Getting away with it

26. Clannad, Lore (album, 1996)
27. Loveless (film, dir. Andrey Zviagintsev, 2017)
28. Phantom Thread (film, dir. Paul Thomas Anderson, 2017)

Phantom Thread has rather stolen the limelight at the moment, but I hope plenty of people go and see Loveless, because it's great. It's a Russian film about a couple going through a horrible divorce, when their twelve-year-old son goes missing. They're both unsympathetic people; their new partners are likewise; if the poor son hadn't disappeared he would have been packed off to boarding school because nobody wanted him. Between the snow, and the general atmosphere, Loveless has the feeling of a Scandinavian crime procedural to it - but without a detective, without witnesses, without a conclusion. What's left is what's the most interesting part of that kind of story anyway, the layers and layers of emotion that fit between the gaps of the procedural, of what it's like to live around something like this. I enjoyed it very much and have a mind to seek out Andrey Zviagintsev's other work.

As for Phantom Thread, there are a hundred and one hot takes at the moment. A friend suggested that it feels like a play: I can see that, by and large - and of course it's beautiful and blow me sideways about The Cinematography Situation and also, also, I just love seeing dressmaking - proper dressmaking where women have different shapes and skin that moves - on screen. I have two different reactions to the two halves of the film: I have to admit, in the first half, I was so jealous of Daniel Day Lewis's character it's unreal. Having the world bend itself around your creativity like that is a thing I could never have, and I wouldn't take if I were offered it - but can you even imagine living in a world like that? How productive one might be? I am reminded once again that one reason I am not and could never be Umberto Eco, for instance, is that Umberto Eco didn't have to clean his own bathroom.

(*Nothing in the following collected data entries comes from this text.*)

`config.mk`:
```
export PLATFORM = sky130hd
export DESIGN_NAME = tone_scheduler_flat
export DESIGN_NICKNAME = d
export VERILOG_FILES = /design/src/rtl/tone_pkg.sv /design/src/rtl/tone_scheduler_if.sv /design/src/rtl/tone_scheduler_host_frame_assembler.sv /design/src/rtl/tone_scheduler.sv /design/src/flat_wrapper.sv
export SDC_FILE = /design/constraint.sdc
export NUM_CORES = 1
export LEC_CHECK = 0
export CORE_MARGIN = 4
export CORE_UTILIZATION = 57
export CTS_CLUSTER_DIAMETER = 60
export DETAILED_ROUTE_END_ITERATION = 12
export PLACE_DENSITY = 0.77
export RECOVER_POWER = 100
export REMOVE_ABC_BUFFERS = 1
export SYNTH_ARGS = -nofsm -noshare
export SYNTH_HDL_FRONTEND = slang
export SYNTH_SLANG_ARGS = --single-unit
```
`constraint.sdc`:
```
create_clock -name clk_in -period 4.6 [get_ports clk_in]
set_input_delay 0.46 -clock clk_in [delete_from_list [all_inputs] [get_ports clk_in]]
set_output_delay 0.46 -clock clk_in [all_outputs]
set_load 0.02 [all_outputs]
```
`src/rtl/tone_pkg.sv`:
```
// Shared definitions for the tone front-end: address map, write window start,
// FSM state encodings and the packed command/debug records.
package tone_pkg;

    localparam logic [1:0] ADDR_INCR = 2'h0;
    localparam logic [1:0] ADDR_VOL  = 2'h1;
    localparam logic [1:0] ADDR_WAVE = 2'h2;
    localparam logic [1:0] ADDR_RATE = 2'h3;

    localparam int WINDOW_START = 16;

    typedef enum logic [1:0] {
        ASM_IDLE,
        ASM_GOT_ADDR,
        ASM_GOT_HI,
        ASM_PENDING
    } asm_state_t;

    typedef enum logic {
        ENV_IDLE,
        ENV_RUN
    } env_state_t;

    typedef struct packed {
        logic [3:0]  addr;
        logic [15:0] data;
    } tone_cmd_t;

    typedef struct packed {
        asm_state_t asm_state;
        env_state_t env_state;
        logic [1:0] env_ch;
        logic [7:0] presc;
    } tone_dbg_t;

endpackage

```
`src/rtl/tone_scheduler_if.sv`:
```
// Host byte bus into the tone scheduler.
// A byte transfers in any cycle where host_valid_in and host_ready_out are both high;
// a byte offered while host_ready_out is low is lost, never held or retried.
interface tone_scheduler_if;
    logic [7:0] host_data_in;
    logic       host_valid_in;
    logic       host_first_in;
    logic       host_ready_out;

    modport master (
        output host_data_in,
        output host_valid_in,
        output host_first_in,
        input  host_ready_out
    );

    modport slave (
        input  host_data_in,
        input  host_valid_in,
        input  host_first_in,
        output host_ready_out
    );
endinterface

```
`src/rtl/tone_scheduler_host_frame_assembler.sv`:
```
// Collects address/high/low host bytes into one pending 16-bit register command
// and holds it (with ready low) until the top consumes it.
module host_frame_assembler
    import tone_pkg::*;
(
    input  logic               clk_in,
    input  logic               reset_in,
    tone_scheduler_if.slave    host,
    input  logic               pend_done,
    output logic               pend_valid,
    output tone_cmd_t          pend_cmd,
    output asm_state_t         state_dbg
);

    asm_state_t state, state_next;
    logic       load_addr, load_hi, load_lo;
    logic [3:0] addr_q;
    logic [7:0] hi_q, lo_q;

    always_ff @(posedge clk_in) begin
        if (reset_in) begin
            state  <= ASM_IDLE;
            addr_q <= '0;
            hi_q   <= '0;
            lo_q   <= '0;
        end else begin
            state <= state_next;
            if (load_addr) addr_q <= host.host_data_in[3:0];
            if (load_hi)   hi_q   <= host.host_data_in;
            if (load_lo)   lo_q   <= host.host_data_in;
        end
    end

    // A first-flagged byte restarts any partial frame; PENDING ignores all bytes.
    always_comb begin
        state_next = state;
        load_addr  = 1'b0;
        load_hi    = 1'b0;
        load_lo    = 1'b0;
        if (state == ASM_PENDING) begin
            if (pend_done) state_next = ASM_IDLE;
        end else if (host.host_valid_in) begin
            if (host.host_first_in) begin
                load_addr  = 1'b1;
                state_next = ASM_GOT_ADDR;
            end else if (state == ASM_GOT_ADDR) begin
                load_hi    = 1'b1;
                state_next = ASM_GOT_HI;
            end else if (state == ASM_GOT_HI) begin
                load_lo    = 1'b1;
                state_next = ASM_PENDING;
            end
        end
    end

    assign host.host_ready_out = (state != ASM_PENDING);
    assign pend_valid          = (state == ASM_PENDING);
    assign pend_cmd.addr       = addr_q;
    assign pend_cmd.data       = {hi_q, lo_q};
    assign state_dbg           = state;

endmodule

```
`src/rtl/tone_scheduler.sv`:
```
// Tone datapath front-end: master count, host command issue, per-channel
// volume-decay envelope and the single-write-port arbiter.
module tone_scheduler
    import tone_pkg::*;
#(
    parameter int ENV_DIV = 64
)
(
    input  logic              clk_in,
    input  logic              reset_in,
    tone_scheduler_if.slave   host,
    output logic [9:0]        master_count_out,
    output logic [15:0]       data_out,
    output logic [3:0]        addr_out,
    output logic              data_valid_out,
    output tone_dbg_t         dbg_out
);

    localparam logic [7:0] PRESC_LAST = 8'(ENV_DIV - 1);

    logic       pend_valid, pend_done;
    tone_cmd_t  pend_cmd;
    asm_state_t asm_state;

    env_state_t env_state, env_state_next;
    logic [1:0] env_ch, env_ch_next;
    logic [7:0] presc;
    logic [7:0] rate   [4];
    logic [7:0] shadow [4];

    logic [9:0] count_next;
    logic       win_next, frame_end, tick;
    logic       pend_is_rate, host_issue, rate_apply;
    logic       env_issue, env_step;
    logic [7:0] cur_rate, cur_vol, dec_vol;

    host_frame_assembler u_asm (
        .clk_in    (clk_in),
        .reset_in  (reset_in),
        .host      (host),
        .pend_done (pend_done),
        .pend_valid(pend_valid),
        .pend_cmd  (pend_cmd),
        .state_dbg (asm_state)
    );

    // Outputs are registered, so a write is launched when the *next* count is in the window.
    assign count_next   = master_count_out + 10'd1;
    assign win_next     = (count_next >= 10'(WINDOW_START));
    assign frame_end    = (master_count_out == 10'd1023);
    assign tick         = frame_end && (presc == PRESC_LAST);

    assign pend_is_rate = (pend_cmd.addr[3:2] == ADDR_RATE);
    assign host_issue   = pend_valid && !pend_is_rate && win_next;
    assign rate_apply   = pend_valid && pend_is_rate;
    assign pend_done    = host_issue || rate_apply;

    assign cur_rate     = rate[env_ch];
    assign cur_vol      = shadow[env_ch];
    assign dec_vol      = (cur_vol > cur_rate) ? (cur_vol - cur_rate) : 8'h00;
    assign env_issue    = (env_state == ENV_RUN) && (cur_rate != 8'h00) && win_next && !host_issue;
    assign env_step     = (env_state == ENV_RUN) && ((cur_rate == 8'h00) || env_issue);

    always_ff @(posedge clk_in) begin
        if (reset_in) begin
            env_state <= ENV_IDLE;
            env_ch    <= 2'd0;
        end else begin
            env_state <= env_state_next;
            env_ch    <= env_ch_next;
        end
    end

    // A tick seen while a scan is running is simply lost.
    always_comb begin
        env_state_next = env_state;
        env_ch_next    = env_ch;
        case (env_state)
            ENV_IDLE: begin
                if (tick) begin
                    env_state_next = ENV_RUN;
                    env_ch_next    = 2'd0;
                end
            end
            ENV_RUN: begin
                if (env_step) begin
                    env_ch_next = env_ch + 2'd1;
                    if (env_ch == 2'd3) env_state_next = ENV_IDLE;
                end
            end
            default: env_state_next = ENV_IDLE;
        endcase
    end

    always_ff @(posedge clk_in) begin
        if (reset_in) begin
            master_count_out <= '0;
            presc            <= '0;
            data_out         <= '0;
            addr_out         <= '0;
            data_valid_out   <= 1'b0;
            for (int i = 0; i < 4; i++) begin
                rate[i]   <= '0;
                shadow[i] <= '0;
            end
        end else begin
            master_count_out <= count_next;
            if (frame_end) presc <= tick ? 8'd0 : presc + 8'd1;
            data_valid_out <= host_issue || env_issue;
            if (host_issue) begin
                addr_out <= pend_cmd.addr;
                data_out <= pend_cmd.data;
                if (pend_cmd.addr[3:2] == ADDR_VOL) shadow[pend_cmd.addr[1:0]] <= pend_cmd.data[7:0];
            end else if (env_issue) begin
                addr_out       <= {ADDR_VOL, env_ch};
                data_out       <= {8'h00, dec_vol};
                shadow[env_ch] <= dec_vol;
            end
            if (rate_apply) rate[pend_cmd.addr[1:0]] <= pend_cmd.data[7:0];
        end
    end

    assign dbg_out.asm_state = asm_state;
    assign dbg_out.env_state = env_state;
    assign dbg_out.env_ch    = env_ch;
    assign dbg_out.presc     = presc;

endmodule

```
`src/flat_wrapper.sv`:
```
// flat-port wrapper written by rule: the top's interface ports become plain ports
module tone_scheduler_flat import tone_pkg::*;
#(
    parameter int ENV_DIV = 64
)
  (clk_in, reset_in, master_count_out, data_out, addr_out, data_valid_out, dbg_out, host_host_data_in, host_host_valid_in, host_host_first_in, host_host_ready_out);
  tone_scheduler_if host_i ();
  input  logic clk_in;
  input  logic reset_in;
  output logic [9:0] master_count_out;
  output logic [15:0] data_out;
  output logic [3:0] addr_out;
  output logic data_valid_out;
  output tone_dbg_t dbg_out;
  input wire logic [$bits(host_i.host_data_in)-1:0] host_host_data_in;
  input wire logic [$bits(host_i.host_valid_in)-1:0] host_host_valid_in;
  input wire logic [$bits(host_i.host_first_in)-1:0] host_host_first_in;
  output wire logic [$bits(host_i.host_ready_out)-1:0] host_host_ready_out;
  assign host_i.host_data_in = host_host_data_in;
  assign host_i.host_valid_in = host_host_valid_in;
  assign host_i.host_first_in = host_host_first_in;
  assign host_host_ready_out = host_i.host_ready_out;
  tone_scheduler #(.ENV_DIV(ENV_DIV)) u_core (.clk_in(clk_in), .reset_in(reset_in), .host(host_i), .master_count_out(master_count_out), .data_out(data_out), .addr_out(addr_out), .data_valid_out(data_valid_out), .dbg_out(dbg_out));
endmodule
```
==> metrics <==
Seq cells post-synth 130; grt total ovfl 0; hold path cells 1; Final TNS setup 0 ps; Setup crit end kind flop; crit path cell chain buf_4 -> mux4_2 -> nor4_1 -> nand2_1 -> nand3_1 -> o22ai_1 -> or4_1 -> clkbuf_1 -> nand2_1; most frequent cells in the layout dfxtp_1, edfxtp_1, nor2_1, dlygate4sd3_1, nand2_1; PostCTS Resize Cnt 0; Critical Path AT 4010 ps; number of clock sinks 130; initial antenna violation count 0; number of cells on the critical path 9; Tightest Pin Transition between 1000 and 1500 ps; area grow syn2layout 19.7%; synth unique cells 61; Hold Startpoint u_core.data_out[5]$_SDFFE_PP0P_; Cell Pwr Density 362 nW/um^2; vias in the first global route 4,260; gpl congestion between 0.9 and 1; area occupied by multi-input gates 2400 sq um; HP Class flop to flop; RSZ-0062 raised after global routing no; port bufs 56; Reg2Reg Depth 9; Crit path max-delay family simple AND/OR/NAND/NOR gates; Initial Util 59.4%; met3 Resource Use GR 5.46%; Critical Path RT 4770 ps; Max-slew headroom 5.26%; WL/cell 18.4 um; Synth async-reset ratio 0%; R2R setup slack 760 ps; post-synthesis sequential area ratio a little under three fifths; total power 2.55 mW; final core occ 71.1%; drt total wl 13,400 um; I/O Pins 57; CP Max Fanout 9; Post CTS Setup Buffer Count 0; worst slack, placed 853 ps; number of maximum-capacitance violations 0; clk root buf clkbuf_8; GR Util met1 around a third; clock slew at reported path FFs 60 ps; status finished clean; Die Y 110 um; vias 4,236; commonest non-fill, non-tap cell in the layout dfxtp_1; Tot GR Track Use around 24%; Remaining DRCs 0; Fillers about 740; Worst Slack Setup Final 757 ps; achievable frequency 260 MHz; Core Area roughly 10000 sq um; Reg area 3240 sq um; # diodes 0; H-tree depth 4; max-slew violation count 0; Setup Skew between 9 and 10 ps; largest net degree at the start of global routing 34; endpoints failing hold 0; clk buf depth 2; post-route ant nets 0; gr busiest metal met2; synth warn 0; Post-Syn Instances 519; clock buffer count from CTS 17; met2 Usage GRT between 30% and 40%; DR pass1 iterations 5; row count 36; CP Class flop to flop; CP peak stage delay around 560 ps; CP startpoint kind flop; CTS tree yes; fin nets 608; first-pass GRT wire length about 22,000 um; Final min period about 3800 ps; Clock Latency Late Sink 530 ps; RR Endpoint u_core.shadow[1][6]$_SDFFCE_PN0P_; Hold Buf Count CTS 0; DIE AREA 12,000 sq um; Critical Path Most Common Cell nand2_1; share of layout cells above drive strength 1 between 10 and 15%; CP max stage cell mux4_2; post-detail-place hpwl 9470 um; critical path buffer and inverter count 2; Setup violations, final 0; Leak between 2 and 3 nW; Hold EP u_core.data_out[5]$_SDFFE_PP0P_; final worst path period share 83.5%; EDFF count, synth 64; Post-Syn Area per Cell 11.3 sq um; Via density 5.81; Post-synth top flop dfxtp_1; Max VDD drop 0.219 mV; Die X-Extent about 110 um; mapped cell area 5890 sq um; Initial DRC Count 278
[stage by stage]
step           hold slack, ps  instances  cell area [sq um]
2_1_floorplan             430        496               5760
3_3_place_gp              434        697               6580
3_5_place_dp              448        697               6580
4_1_cts                   382        729               7110
5_1_grt                   478        729               7050
6_report                  454        729               7050
[final cells by class]
cell class                 instances  share of cell area, %
clock buffer                      18                   5.93
inverter                          26                   1.38
sequential                       130                   46.0
clock inverter                    14                   1.49
tap                              133                   2.36
timing repair buffer              68                   8.77
multi-input combinational        340                   34.0
[where the power goes]
part | internal [mW] | switching [mW] | total [mW]
clock | 0.668 | 0.518 | 1.19
combinational | 0.0435 | 0.0706 | 0.114
sequential | 1.24 | 0.0148 | 1.25
[cell families (layout without fill, tap and decap cells)]
logic type	count (synthesis)	after routing	synth area share [%]
buffers and inverters	49	126	3.78
DFF	130	130	55.1
AOI/OAI and AO/OA	79	79	9.69
adders and majority gates	13	13	2.89
muxes	26	26	7.82
and+or+nand+nor	205	205	18.2
xor gates and xnor gates	17	17	2.53
[routing by layer]
layer	routed length, um	part of all wire (%)	vias to the layer above
met4	410	3.0	0
met3	786	5.8	32
met5	0	0	-
met1	5680	42	2055
li1	-	-	2008
met2	6570	49	141
[worst max-delay path by stage]
| stage | start | endpoint | slack (ps) |
|---|---|---|---|
| after floorplan | flop | u_core.shadow[0][1]$_SDFFCE_PN0P_ | 670 |
| after global placement | flop | u_core.shadow[0][1]$_SDFFCE_PN0P_ | 950 |
| after detailed placement | flop | u_core.shadow[2][0]$_SDFFCE_PN0P_ | 850 |
| after CTS | flop | u_core.shadow[2][1]$_SDFFCE_PN0P_ | 830 |
| after global routing | flop | u_core.shadow[3][1]$_DFFE_PP_ | 500 |
| final | flop | u_core.shadow[1][6]$_SDFFCE_PN0P_ | 760 |
[cells in the mapped netlist (3+ instances only)]
cell / count / share of area [%]
and3_1: 6 / 0.64
a22oi_1: 8 / 1.0
a21o_1: 4 / 0.51
a22o_1: 13 / 1.9
a21oi_1: 19 / 1.6
mux4_2: 16 / 6.1
xor2_1: 9 / 1.3
a221o_1: 6 / 1.0
nor3_1: 13 / 1.1
buf_1: 3 / 0.19
nand4_1: 6 / 0.64
nor2_1: 61 / 3.9
or2_1: 3 / 0.32
and2_1: 38 / 4.0
nand2_1: 34 / 2.2
inv_1: 22 / 1.4
o21ai_0: 7 / 0.60
nor2_2: 9 / 0.96
buf_2: 7 / 0.60
edfxtp_1: 64 / 33
and4_1: 3 / 0.45
dfxtp_1: 66 / 22
xnor2_1: 8 / 1.2
nand3_1: 13 / 1.1
clkbuf_1: 9 / 0.57
mux2i_1: 10 / 1.7
ha_1: 12 / 2.6
a211oi_1: 3 / 0.38
inv_2: 4 / 0.26
o21a_1: 3 / 0.38
[worst register-to-register path, cell delays in order (launching register included)]
cell and delay (ps):
dfxtp_1 380, buf_4 230, mux4_2 560, nor4_1 300
nand2_1 220, nand3_1 350, o22ai_1 200, or4_1 420
clkbuf_1 330, nand2_1 490
[flip-flops by register name, summed over array words and instances, names as in the netlist, named ones only]
name and flops:
u_core.u_asm.state_dbg 2, u_core.u_asm.hi_q 8, u_core.data_out 16, u_core.env_state 1, u_core.addr_out 4, u_core.presc 8, u_core.master_count_out 10, u_core.u_asm.lo_q 8
u_core.env_ch 2, u_core.rate 32, u_core.u_asm.addr_q 4, u_core.shadow 32, u_core.data_valid_out 1
Note: power is estimated with default switching activity, not from simulation.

The second half is more about how a person fits in that world without being completely squashed. It's unorthodox, for sure. But compelling watching. It seems to have split the crowd; personally I think this is the sort of film that might improve if you had to write an essay about it. You certainly wouldn't be short of material. (Also apparently I'm more fond than most people of writing essays.)

For me when I have to work, I leave my phone in another room, close the door of my tiny 8 ft by 6 ft windowless office, and put on some Clannad. Those times were few and far between in January, but I'm slowly trying to claw them back. There are worse lives to live.

Other things I've seen/heard this week: parts of the new film of Journey's End, which you can keep; the first half of the album Oh Pioneer by Duke Special. I like his older, more acousticky stuff better.